Tatrzański Park Narodowy nieznacznie obniżył absurdalnie wysokie ceny przejazdu elektrobusem na trasie Zakopane – Morskie Oko. Według władz parku, wpływy z biletów i tak nie pokrywały kosztów funkcjonowania usługi. Górskie elektrobusy to kolejny przykład jak droga potrafi być „zielona” technologia, jeżeli pozbawić ją wystarczających dopłat.
Od początku maja turyści mogą korzystać z przewozu elektrycznymi busami na trasie do Morskiego Oka. W pierwszym miesiącu funkcjonowania z tej usługi skorzystało 637 turystów.

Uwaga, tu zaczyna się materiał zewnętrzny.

$ cat config.mk
export PLATFORM = sky130hd
export DESIGN_NAME = bram_transpose_ctrl
export DESIGN_NICKNAME = d
export VERILOG_FILES = /design/src/rtl/bram_transpose_ctrl.sv
export SDC_FILE = /design/constraint.sdc
export NUM_CORES = 1
export LEC_CHECK = 0
export CAP_MARGIN = 0
export CORE_MARGIN = 2
export CORE_UTILIZATION = 33
export DETAILED_ROUTE_END_ITERATION = 8
export SYNTH_ARGS = -nofsm -noshare
export SYNTH_HDL_FRONTEND = slang
export SYNTH_SLANG_ARGS = --single-unit
$ cat constraint.sdc
create_clock -name clk -period 5 [get_ports clk]
set_input_delay 1 -clock clk [delete_from_list [all_inputs] [get_ports clk]]
set_output_delay 1 -clock clk [all_outputs]
set_load 0.1 [all_outputs]
$ cat src/rtl/bram_transpose_ctrl.sv
// bram_transpose_ctrl: double-buffered N x N tile transposer around a dual-port BRAM.
// Input elements arrive row-major and are written through port A into one of two
// banks. Once a bank holds a full tile, it is read column-major through port B into a
// 2-entry output FIFO. The FIFO gives the read path enough skid for 1 element/cycle
// under back-pressure.
// Ports:
//   clk, rst                       clock, asynchronous active-high reset
//   in_valid/in_data/in_ready      row-major element input (valid/ready)
//   out_valid/out_data/out_last    column-major element output (valid/ready), last marks tile end
//   out_ready                      output consumer ready
//   bram_*_a                       port A: write-only (ren tied low)
//   bram_*_b, bram_dout_b          port B: read-only (wen tied low), one-cycle read latency
//   busy                           a bank is full, a read is in flight, or the FIFO is non-empty
module bram_transpose_ctrl #(
    parameter int unsigned DATA_WIDTH      = 8,
    parameter int unsigned TILE_DIM        = 8,
    parameter int unsigned BRAM_ADDR_WIDTH = 11
) (
    input  logic                       clk,
    input  logic                       rst,
    input  logic                       in_valid,
    input  logic [DATA_WIDTH-1:0]      in_data,
    output logic                       in_ready,
    output logic                       out_valid,
    output logic [DATA_WIDTH-1:0]      out_data,
    output logic                       out_last,
    input  logic                       out_ready,
    output logic [BRAM_ADDR_WIDTH-1:0] bram_addr_a,
    output logic [DATA_WIDTH-1:0]      bram_din_a,
    output logic                       bram_wen_a,
    output logic                       bram_ren_a,
    output logic [BRAM_ADDR_WIDTH-1:0] bram_addr_b,
    output logic                       bram_wen_b,
    output logic                       bram_ren_b,
    input  logic [DATA_WIDTH-1:0]      bram_dout_b,
    output logic                       busy
);

    localparam int unsigned LOG_N = $clog2(TILE_DIM);
    localparam int unsigned IDX_W = 2 * LOG_N;
    localparam logic [IDX_W-1:0] IDX_LAST = IDX_W'(TILE_DIM * TILE_DIM - 1);

    logic [1:0]            full_q, full_d;
    logic                  wr_bank_q, wr_bank_d;
    logic [IDX_W-1:0]      wr_idx_q, wr_idx_d;
    logic                  rd_bank_q, rd_bank_d;
    logic [IDX_W-1:0]      rd_idx_q, rd_idx_d;
    logic                  inflight_q, inflight_d;
    logic                  inflight_last_q, inflight_last_d;
    logic [DATA_WIDTH-1:0] fdata_q [2];
    logic [DATA_WIDTH-1:0] fdata_d [2];
    logic                  flast_q [2];
    logic                  flast_d [2];
    logic                  fwptr_q, fwptr_d;
    logic                  frptr_q, frptr_d;
    logic [1:0]            fcnt_q, fcnt_d;

    logic                  in_hs;
    logic                  pop;
    logic                  rd_issue;
    logic [2:0]            occupancy;

    // Handshake, read-issue and BRAM port drive; rst gating keeps strobes low during reset.
    always_comb begin
        in_ready    = !full_q[wr_bank_q];
        in_hs       = in_valid && in_ready && !rst;
        out_valid   = (fcnt_q != 2'd0);
        pop         = out_valid && out_ready;
        // Entries the FIFO will hold once the in-flight read lands, net of this cycle's pop.
        occupancy   = 3'(fcnt_q) + 3'(inflight_q) - 3'(pop);
        rd_issue    = full_q[rd_bank_q] && (occupancy < 3'd2) && !rst;

        bram_wen_a  = in_hs;
        bram_ren_a  = 1'b0;
        bram_addr_a = BRAM_ADDR_WIDTH'({wr_bank_q, wr_idx_q});
        bram_din_a  = in_hs ? in_data : '0;

        bram_wen_b  = 1'b0;
        bram_ren_b  = rd_issue;
        // Swapping the row/column halves of rd_idx walks the stored tile column by column.
        bram_addr_b = BRAM_ADDR_WIDTH'({rd_bank_q, rd_idx_q[LOG_N-1:0], rd_idx_q[IDX_W-1:LOG_N]});

        out_data    = out_valid ? fdata_q[frptr_q] : '0;
        out_last    = out_valid && flast_q[frptr_q];
        busy        = (full_q != 2'b00) || inflight_q || out_valid;
    end

    // Next-state for bank bookkeeping, read pipeline and output FIFO.
    always_comb begin
        full_d          = full_q;
        wr_bank_d       = wr_bank_q;
        wr_idx_d        = wr_idx_q;
        rd_bank_d       = rd_bank_q;
        rd_idx_d        = rd_idx_q;
        inflight_d      = rd_issue;
        inflight_last_d = rd_issue && (rd_idx_q == IDX_LAST);
        fdata_d         = fdata_q;
        flast_d         = flast_q;
        fwptr_d         = fwptr_q;
        frptr_d         = frptr_q;
        fcnt_d          = fcnt_q + 2'(inflight_q) - 2'(pop);

        if (in_hs) begin
            if (wr_idx_q == IDX_LAST) begin
                wr_idx_d          = '0;
                full_d[wr_bank_q] = 1'b1;
                wr_bank_d         = !wr_bank_q;
            end else begin
                wr_idx_d = wr_idx_q + IDX_W'(1);
            end
        end

        // Writer and reader always own different banks, so set and clear never collide.
        if (rd_issue) begin
            if (rd_idx_q == IDX_LAST) begin
                rd_idx_d          = '0;
                full_d[rd_bank_q] = 1'b0;
                rd_bank_d         = !rd_bank_q;
            end else begin
                rd_idx_d = rd_idx_q + IDX_W'(1);
            end
        end

        if (inflight_q) begin
            fdata_d[fwptr_q] = bram_dout_b;
            flast_d[fwptr_q] = inflight_last_q;
            fwptr_d          = !fwptr_q;
        end
        if (pop) begin
            frptr_d = !frptr_q;
        end
    end

    // State registers.
    always_ff @(posedge clk or posedge rst) begin
        if (rst) begin
            full_q          <= '0;
            wr_bank_q       <= 1'b0;
            wr_idx_q        <= '0;
            rd_bank_q       <= 1'b0;
            rd_idx_q        <= '0;
            inflight_q      <= 1'b0;
            inflight_last_q <= 1'b0;
            for (int i = 0; i < 2; i++) begin
                fdata_q[i] <= '0;
                flast_q[i] <= 1'b0;
            end
            fwptr_q         <= 1'b0;
            frptr_q         <= 1'b0;
            fcnt_q          <= '0;
        end else begin
            full_q          <= full_d;
            wr_bank_q       <= wr_bank_d;
            wr_idx_q        <= wr_idx_d;
            rd_bank_q       <= rd_bank_d;
            rd_idx_q        <= rd_idx_d;
            inflight_q      <= inflight_d;
            inflight_last_q <= inflight_last_d;
            fdata_q         <= fdata_d;
            flast_q         <= flast_d;
            fwptr_q         <= fwptr_d;
            frptr_q         <= frptr_d;
            fcnt_q          <= fcnt_d;
        end
    end

endmodule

Cztery 19-osobowe elektryczne busy, które kursują z Centrum Edukacji Przyrodniczej TPN w Zakopanem do Włosienicy, zostały kupione przez Ministerstwo Klimatu i Środowiska za 3 mln 198 tys. zł.
Na początku przejazd z Zakopanego do Włosienicy kosztował 100 zł, a z Palenicy Białczańskiej do Morskiego Oka – 80 zł. Osoby z niepełnosprawnościami wraz z opiekunem płaciły za kurs Zakopane – Morskie Oko – Zakopane aż 300 zł. Obecnie władze TPN zdecydowały się na nieznaczne obniżenie cen.
Wesprzyj nas już teraz!
Na trasie Zakopane – Włosienica bilet kosztuje teraz 90 zł, a w kierunku powrotnym – 80 zł. Przejazd z Palenicy Białczańskiej do Włosienicy kosztuje 70 zł, a kurs na dół – 60 zł. Dla osób z niepełnosprawnościami oraz ich opiekunów wprowadzono specjalną taryfę – 37,50 zł w obie strony na trasie Zakopane – Morskie Oko.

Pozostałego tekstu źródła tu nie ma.